== INSTRUCTIONS TO FOLLOW ==
Using the entries below, return word for word the lines from the one containing "Largest driver fanout" up to and including the last.

______________________________

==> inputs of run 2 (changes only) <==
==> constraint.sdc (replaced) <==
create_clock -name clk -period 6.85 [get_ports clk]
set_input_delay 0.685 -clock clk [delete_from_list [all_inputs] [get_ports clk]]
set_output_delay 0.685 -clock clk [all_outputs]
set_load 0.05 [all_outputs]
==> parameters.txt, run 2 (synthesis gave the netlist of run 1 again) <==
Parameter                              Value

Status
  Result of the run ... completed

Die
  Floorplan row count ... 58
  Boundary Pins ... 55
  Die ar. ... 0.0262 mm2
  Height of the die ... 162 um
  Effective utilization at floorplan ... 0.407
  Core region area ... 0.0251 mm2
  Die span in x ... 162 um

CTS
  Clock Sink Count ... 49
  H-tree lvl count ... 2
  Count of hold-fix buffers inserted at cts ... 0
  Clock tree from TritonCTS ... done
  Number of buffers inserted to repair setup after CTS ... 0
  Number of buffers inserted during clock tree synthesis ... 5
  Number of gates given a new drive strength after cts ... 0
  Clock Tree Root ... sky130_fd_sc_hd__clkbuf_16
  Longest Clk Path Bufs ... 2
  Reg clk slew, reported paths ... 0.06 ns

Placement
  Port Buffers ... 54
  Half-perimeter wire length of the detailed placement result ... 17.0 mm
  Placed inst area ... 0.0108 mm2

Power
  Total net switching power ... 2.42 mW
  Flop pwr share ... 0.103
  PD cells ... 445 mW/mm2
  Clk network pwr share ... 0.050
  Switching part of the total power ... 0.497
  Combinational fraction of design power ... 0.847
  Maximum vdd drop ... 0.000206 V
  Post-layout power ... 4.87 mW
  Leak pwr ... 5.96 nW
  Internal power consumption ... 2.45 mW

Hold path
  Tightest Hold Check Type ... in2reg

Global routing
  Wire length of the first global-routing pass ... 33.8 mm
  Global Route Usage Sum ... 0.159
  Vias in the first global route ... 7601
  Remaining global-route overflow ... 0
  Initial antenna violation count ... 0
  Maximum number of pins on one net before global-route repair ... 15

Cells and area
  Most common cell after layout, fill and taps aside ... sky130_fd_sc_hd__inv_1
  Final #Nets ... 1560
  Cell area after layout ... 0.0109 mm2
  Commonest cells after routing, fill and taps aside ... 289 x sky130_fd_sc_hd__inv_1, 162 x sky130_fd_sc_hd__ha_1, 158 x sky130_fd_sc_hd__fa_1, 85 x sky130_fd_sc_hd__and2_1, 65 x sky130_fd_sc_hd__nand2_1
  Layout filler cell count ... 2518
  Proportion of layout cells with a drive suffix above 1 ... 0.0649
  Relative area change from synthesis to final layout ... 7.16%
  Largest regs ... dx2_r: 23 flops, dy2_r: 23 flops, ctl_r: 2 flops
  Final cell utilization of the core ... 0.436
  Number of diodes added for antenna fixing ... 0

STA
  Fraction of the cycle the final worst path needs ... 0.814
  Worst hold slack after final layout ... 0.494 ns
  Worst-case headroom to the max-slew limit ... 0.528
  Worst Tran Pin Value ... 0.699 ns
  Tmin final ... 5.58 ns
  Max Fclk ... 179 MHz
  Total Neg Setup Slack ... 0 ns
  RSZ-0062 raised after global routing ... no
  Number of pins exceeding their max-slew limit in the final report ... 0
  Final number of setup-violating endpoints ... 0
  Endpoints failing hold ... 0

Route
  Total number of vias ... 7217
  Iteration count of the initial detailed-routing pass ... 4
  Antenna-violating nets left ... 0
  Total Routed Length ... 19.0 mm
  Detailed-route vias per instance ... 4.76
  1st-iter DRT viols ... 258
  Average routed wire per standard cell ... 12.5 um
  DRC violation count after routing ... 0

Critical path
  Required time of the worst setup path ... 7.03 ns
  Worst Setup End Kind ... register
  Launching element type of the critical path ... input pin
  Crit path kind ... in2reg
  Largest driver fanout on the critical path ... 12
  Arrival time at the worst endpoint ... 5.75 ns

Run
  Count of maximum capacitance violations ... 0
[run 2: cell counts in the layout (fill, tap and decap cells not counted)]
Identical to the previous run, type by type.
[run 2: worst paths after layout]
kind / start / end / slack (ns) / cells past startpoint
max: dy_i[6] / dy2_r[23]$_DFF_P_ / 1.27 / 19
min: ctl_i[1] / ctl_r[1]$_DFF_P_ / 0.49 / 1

______________________________

== FINISHED TASK ==
  Largest driver fanout on the critical path ... 12
  Arrival time at the worst endpoint ... 5.75 ns

Run
  Count of maximum capacitance violations ... 0
[run 2: cell counts in the layout (fill, tap and decap cells not counted)]
Identical to the previous run, type by type.
[run 2: worst paths after layout]
kind / start / end / slack (ns) / cells past startpoint
max: dy_i[6] / dy2_r[23]$_DFF_P_ / 1.27 / 19
min: ctl_i[1] / ctl_r[1]$_DFF_P_ / 0.49 / 1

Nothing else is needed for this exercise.